What you are asked to do:
Search the records for lines that contain the word "bitsNumber". Copy them all.

Recorded data:
## src/rtl/rotation_mat_arbiter.sv

```systemverilog
// Round-robin front end that shares one rotation-matrix unit among four requesters.
// It captures the winner's angles, starts the unit and returns its matrix or a timeout.
module rotation_mat_arbiter #(
  parameter int decimalBits = 8,
  parameter int TIMEOUT     = 31
) (
  input  logic                              clk,
  input  logic                              reset,
  input  logic [3:0]                        req,
  input  logic [4*(decimalBits+3)-1:0]      req_rot_x,
  input  logic [4*(decimalBits+3)-1:0]      req_rot_y,
  input  logic [4*(decimalBits+3)-1:0]      req_rot_z,
  output logic [3:0]                        ack,
  output logic [decimalBits+2:0]            mat_rot_x,
  output logic [decimalBits+2:0]            mat_rot_y,
  output logic [decimalBits+2:0]            mat_rot_z,
  output logic                              mat_start,
  input  logic                              mat_done,
  input  logic [9*(decimalBits+2)-1:0]      mat_m,
  output logic [9*(decimalBits+2)-1:0]      res_m,
  output logic                              res_valid,
  output logic [1:0]                        res_id,
  output logic                              res_timeout,
  output logic                              busy
);

  localparam int AW = decimalBits + 3;
  localparam int MW = decimalBits + 2;

  localparam logic [1:0] ST_IDLE  = 2'd0;
  localparam logic [1:0] ST_ISSUE = 2'd1;
  localparam logic [1:0] ST_WAIT  = 2'd2;

  localparam logic [7:0] TIMER_LAST = 8'(TIMEOUT - 1);

  // Bit 2 flags a valid pick; bits 1:0 are the first requester at or after ptr.
  function automatic logic [2:0] pick_winner(input logic [3:0] r, input logic [1:0] ptr);
    logic [2:0] res;
    logic [1:0] idx;
    res = 3'b000;
    for (int k = 3; k >= 0; k--) begin
      idx = ptr + 2'(k);
      if (r[idx]) begin
        res = {1'b1, idx};
      end else begin
        res = res;
      end
    end
    return res;
  endfunction

  logic [1:0]        state_q, state_d;
  logic [1:0]        ptr_q, ptr_d;
  logic [7:0]        timer_q, timer_d;
  logic [1:0]        win_q, win_d;
  logic [AW-1:0]     ang_x_q, ang_x_d;
  logic [AW-1:0]     ang_y_q, ang_y_d;
  logic [AW-1:0]     ang_z_q, ang_z_d;
  logic [3:0]        ack_q, ack_d;
  logic              start_q, start_d;
  logic              busy_q, busy_d;
  logic              rvalid_q, rvalid_d;
  logic              rto_q, rto_d;
  logic [1:0]        rid_q, rid_d;
  logic [9*MW-1:0]   rm_q, rm_d;
  logic [2:0]        grant_s;

  // Next-state and output decode for the IDLE/ISSUE/WAIT sequence.
  always_comb begin
    state_d  = state_q;
    ptr_d    = ptr_q;
    timer_d  = timer_q;
    win_d    = win_q;
    ang_x_d  = ang_x_q;
    ang_y_d  = ang_y_q;
    ang_z_d  = ang_z_q;
    ack_d    = 4'b0000;
    start_d  = 1'b0;
    rvalid_d = 1'b0;
    rto_d    = rto_q;
    rid_d    = rid_q;
    rm_d     = rm_q;
    grant_s  = pick_winner(req, ptr_q);

    case (state_q)
      ST_IDLE: begin
        if (grant_s[2]) begin
          win_d   = grant_s[1:0];
          ang_x_d = req_rot_x[grant_s[1:0]*AW +: AW];
          ang_y_d = req_rot_y[grant_s[1:0]*AW +: AW];
          ang_z_d = req_rot_z[grant_s[1:0]*AW +: AW];
          ack_d   = 4'b0001 << grant_s[1:0];
          ptr_d   = grant_s[1:0] + 2'd1;
          state_d = ST_ISSUE;
        end else begin
          state_d = ST_IDLE;
        end
      end
      ST_ISSUE: begin
        start_d = 1'b1;
        timer_d = 8'd0;
        state_d = ST_WAIT;
      end
      ST_WAIT: begin
        // A completion on the final timer cycle still counts as a real result.
        if (mat_done) begin
          rm_d     = mat_m;
          rid_d    = win_q;
          rto_d    = 1'b0;
          rvalid_d = 1'b1;
          state_d  = ST_IDLE;
        end else if (timer_q == TIMER_LAST) begin
          rm_d     = '0;
          rid_d    = win_q;
          rto_d    = 1'b1;
          rvalid_d = 1'b1;
          state_d  = ST_IDLE;
        end else begin
          timer_d  = timer_q + 8'd1;
        end
      end
      default: begin
        state_d = ST_IDLE;
      end
    endcase

    busy_d = (state_d != ST_IDLE);
  end

  // State and registered outputs; reset abandons any job in flight.
  always_ff @(posedge clk or negedge reset) begin
    if (!reset) begin
      state_q  <= ST_IDLE;
      ptr_q    <= 2'd0;
      timer_q  <= 8'd0;
      win_q    <= 2'd0;
      ang_x_q  <= '0;
      ang_y_q  <= '0;
      ang_z_q  <= '0;
      ack_q    <= 4'b0000;
      start_q  <= 1'b0;
      busy_q   <= 1'b0;
      rvalid_q <= 1'b0;
      rto_q    <= 1'b0;
      rid_q    <= 2'd0;
      rm_q     <= '0;
    end else begin
      state_q  <= state_d;
      ptr_q    <= ptr_d;
      timer_q  <= timer_d;
      win_q    <= win_d;
      ang_x_q  <= ang_x_d;
      ang_y_q  <= ang_y_d;
      ang_z_q  <= ang_z_d;
      ack_q    <= ack_d;
      start_q  <= start_d;
      busy_q   <= busy_d;
      rvalid_q <= rvalid_d;
      rto_q    <= rto_d;
      rid_q    <= rid_d;
      rm_q     <= rm_d;
    end
  end

  assign ack         = ack_q;
  assign mat_rot_x   = ang_x_q;
  assign mat_rot_y   = ang_y_q;
  assign mat_rot_z   = ang_z_q;
  assign mat_start   = start_q;
  assign busy        = busy_q;
  assign res_valid   = rvalid_q;
  assign res_timeout = rto_q;
  assign res_id      = rid_q;
  assign res_m       = rm_q;

endmodule

```
File: config.mk
export PLATFORM = sky130hd
export DESIGN_NAME = frequency_divider
export DESIGN_NICKNAME = d
export VERILOG_FILES = /design/src/rtl/frequency_divider.sv
export SDC_FILE = /design/constraint.sdc
export NUM_CORES = 1
export LEC_CHECK = 0
export ABC_AREA = 0
export BUFFER_PORTS_ARGS = -buffer_cell sky130_fd_sc_hd__buf_2
export CAP_MARGIN = 20
export CORE_AREA = 2 2 39 41
export CTS_CLUSTER_DIAMETER = 80
export DETAILED_ROUTE_END_ITERATION = 7
export DIE_AREA = 0 0 41 43
export PLACE_DENSITY_LB_ADDON = 0.3
export SKIP_LAST_GASP = 1
export SYNTH_ARGS = -nofsm -noshare
export SYNTH_HDL_FRONTEND = slang
export SYNTH_SLANG_ARGS = --single-unit
File: constraint.sdc
create_clock -name inputCLK -period 0.88 [get_ports inputCLK]
set_input_delay 0.176 -clock inputCLK [delete_from_list [all_inputs] [get_ports inputCLK]]
set_output_delay 0.176 -clock inputCLK [all_outputs]
set_load 0.1 [all_outputs]
File: src/rtl/frequency_divider.sv
`default_nettype none
// ============================================================================
// Module   : frequency_divider
// Brief    : Divided clock plus single-cycle tick/rise/fall strobes in the
//            inputCLK domain. Counts enabled cycles and toggles every divider.
// Revision : 1.0 - initial release
// ============================================================================
module frequency_divider #(
  parameter int divider    = 2,
  parameter int bitsNumber = 2
) (
  input  logic                  inputCLK,
  input  logic                  reset,
  input  logic                  enable,
  output logic                  outputCLK,
  output logic                  tick,
  output logic                  rise,
  output logic                  fall,
  output logic [bitsNumber-1:0] count
);

  // Illegal parameter sets stop elaboration.
  if (divider < 1 || (2 ** bitsNumber) < divider) begin : g_bad_params
    $error("frequency_divider: illegal divider=%0d / bitsNumber=%0d", divider, bitsNumber);
  end

  localparam logic [bitsNumber-1:0] LAST_COUNT = bitsNumber'(divider - 1);

  logic [bitsNumber-1:0] count_q, count_d;
  logic                  out_q, out_d;
  logic                  tick_q, tick_d;
  logic                  rise_q, rise_d;
  logic                  fall_q, fall_d;

  // Wrap compares against divider-1, so count+1 is never taken at the top
  // value and the counter cannot overflow even when divider == 2**bitsNumber.
  always_comb begin
    count_d = count_q;
    out_d   = out_q;
    tick_d  = 1'b0;
    rise_d  = 1'b0;
    fall_d  = 1'b0;
    if (enable) begin
      if (count_q == LAST_COUNT) begin
        count_d = '0;
        out_d   = ~out_q;
        tick_d  = 1'b1;
        rise_d  = ~out_q;
        fall_d  = out_q;
      end else begin
        count_d = count_q + bitsNumber'(1);
      end
    end
  end

  always_ff @(posedge inputCLK) begin
    if (!reset) begin
      count_q <= '0;
      out_q   <= 1'b0;
      tick_q  <= 1'b0;
      rise_q  <= 1'b0;
      fall_q  <= 1'b0;
    end else begin
      count_q <= count_d;
      out_q   <= out_d;
      tick_q  <= tick_d;
      rise_q  <= rise_d;
      fall_q  <= fall_d;
    end
  end

  assign count     = count_q;
  assign outputCLK = out_q;
  assign tick      = tick_q;
  assign rise      = rise_q;
  assign fall      = fall_q;

endmodule
`default_nettype wire

==> flow_metrics.py <==
metrics = {
    "status": {
        "status": "finished, violations left",
        "violations": "setup timing",
    },
    "detailed_routing": {
        "wl_met2_um": 166,
        "top_layer": "met3",
        "vias": 171,
        "final_antenna_net_count": 0,
        "viasPerCell": 3.56,
        "wl_met1_um": 163,
        "wl_met3_um": 57,
        "drt_iter0_drc": 0,
        "routedWlPerCell_um": 8.06,
        "routed_wl_um": 387,
        "first_pass_iters": 1,
        "route.detailed.drc": 0,
    },
    "clock_network": {
        "cts_tree": "done",
        "cts.clk_slew.worst_paths_ns": 0.05,
        "cts_buffer_depth": 2,
        "cts_buffers": 3,
        "cts_root_buf": "clkbuf_4",
        "clock-sinks": 6,
        "worstSkewPairLatency_ns": 0.24,
        "cts_htree_levels": 1,
        "hold_buffers": 0,
    },
    "grt": {
        "antenna_found_initial": 0,
        "grt_max_degree": 6,
        "grt_use_total_pct": 6.15,
        "grt_pass1_wl_um": 676,
        "grt_pass1_vias": 175,
        "overflow": 0,
    },
    "final_layout": {
        "nNetsFinal": 36,
        "final_cells": 48,
        "stdcell_area_um2": 403,
        "insertedDiodeCount": 0,
        "drive_gt1_share_pct": 62.5,
        "area.growth.synth_to_final_pct": 118,
        "fin_util_pct": 29.1,
    },
    "floorplanning": {
        "start_util_pct": 13.4,
        "core-area_mm2": 0.00138,
        "row_count": 14,
        "die_y_um": 43,
        "ios": 9,
        "die_area_mm2": 0.00176,
        "dieWidth_um": 41,
    },
    "timing": {
        "slew_violations": 0,
        "fin_crit_ns": 0.960,
        "hold_viol": 0,
        "rsz0062_at_grt": "yes",
        "tightest_slew_ns": 0.144,
        "fin_ws_ns": -0.0797,
        "setup_viol": 7,
        "finalClockSkew_ns": 0.00702,
        "fin_crit_sh_pct": 109,
        "timing.slew.headroom_pct": 90.4,
        "max_freq_ghz": 1.04,
    },
    "critical_path": {
        "required_ns": 0.70,
        "critPathMaxFanout": 4,
        "r2r-end": "outputCLK",
        "crit_family": "flip-flops",
        "crit_chain": "buf_12",
        "cp-end-kind": "output port",
        "reg2reg_depth": 3,
        "cpPeakStageDelay_ns": 0.37,
        "crit_type": "register to output port",
        "cp_slowest_cell": "dfxtp_4",
        "worst_ep_arrival_time_ns": 0.78,
        "r2r_slack_ns": -0.06,
        "cp-start-kind": "register",
        "path_buf_inv": 1,
        "reg2reg_from": "count[1]",
    },
    "logic_synthesis": {
        "synthCells": 17,
        "yosysSeqAreaShare_pct": 64.9,
        "synth_top_area_share_pct": 64.9,
        "synth_top_cells_by_count": "dfxtp_1 (6), nand2_1 (2)",
        "async_flop_share_pct": 0,
        "syn_nets": 20,
        "synth_top_cell_by_area": "dfxtp_1",
        "synth_edf_count": 0,
        "synthFlopType": "dfxtp_1",
        "ys_types": 11,
        "synth_area_leaders": "dfxtp_1 (65%), and3b_1 (4.7%), nand4b_1 (4.7%)",
        "yosys.cell_count.top_type": "dfxtp_1",
        "yosysWarningCount": 0,
        "synth-seq-cells": 6,
        "avgSynthCellArea_um2": 10.9,
        "netlist_area_um2": 185,
    },
    "min_path": {
        "holdPathEnd": "count[1]",
        "holdCritStartpoint": "enable",
        "hold_depth": 2,
        "min_path_type": "input pin to register",
    },
    "power": {
        "vdd_ir_drop_max_mv": 0.960,
        "p_leak_uw": 0.000182,
        "power_uw": 752,
        "power.density_mw_per_mm2": 1870,
    },
    "place": {
        "port_buffers": 8,
        "gp_congestion": 0.543,
        "post-place-ws_ns": 0.0540,
        "place_area_um2": 350,
        "place_inst": 41,
    },
    "run": {
        "max_cap_violations": 0,
    },
}
-- placed cells by master (no fill, tap or decap), drive strengths merged --
master and count:
a21oi 1, and2 1, and3 1, and3b 1, buf 11, clkbuf 4
dfxtp 6, inv 1, nand2 2, nand4b 1, nor2 1, o22ai 1
xor2 1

Exercise output:
  parameter int bitsNumber = 2
  output logic [bitsNumber-1:0] count
  if (divider < 1 || (2 ** bitsNumber) < divider) begin : g_bad_params
    $error("frequency_divider: illegal divider=%0d / bitsNumber=%0d", divider, bitsNumber);
  localparam logic [bitsNumber-1:0] LAST_COUNT = bitsNumber'(divider - 1);
  logic [bitsNumber-1:0] count_q, count_d;
  // value and the counter cannot overflow even when divider == 2**bitsNumber.
        count_d = count_q + bitsNumber'(1);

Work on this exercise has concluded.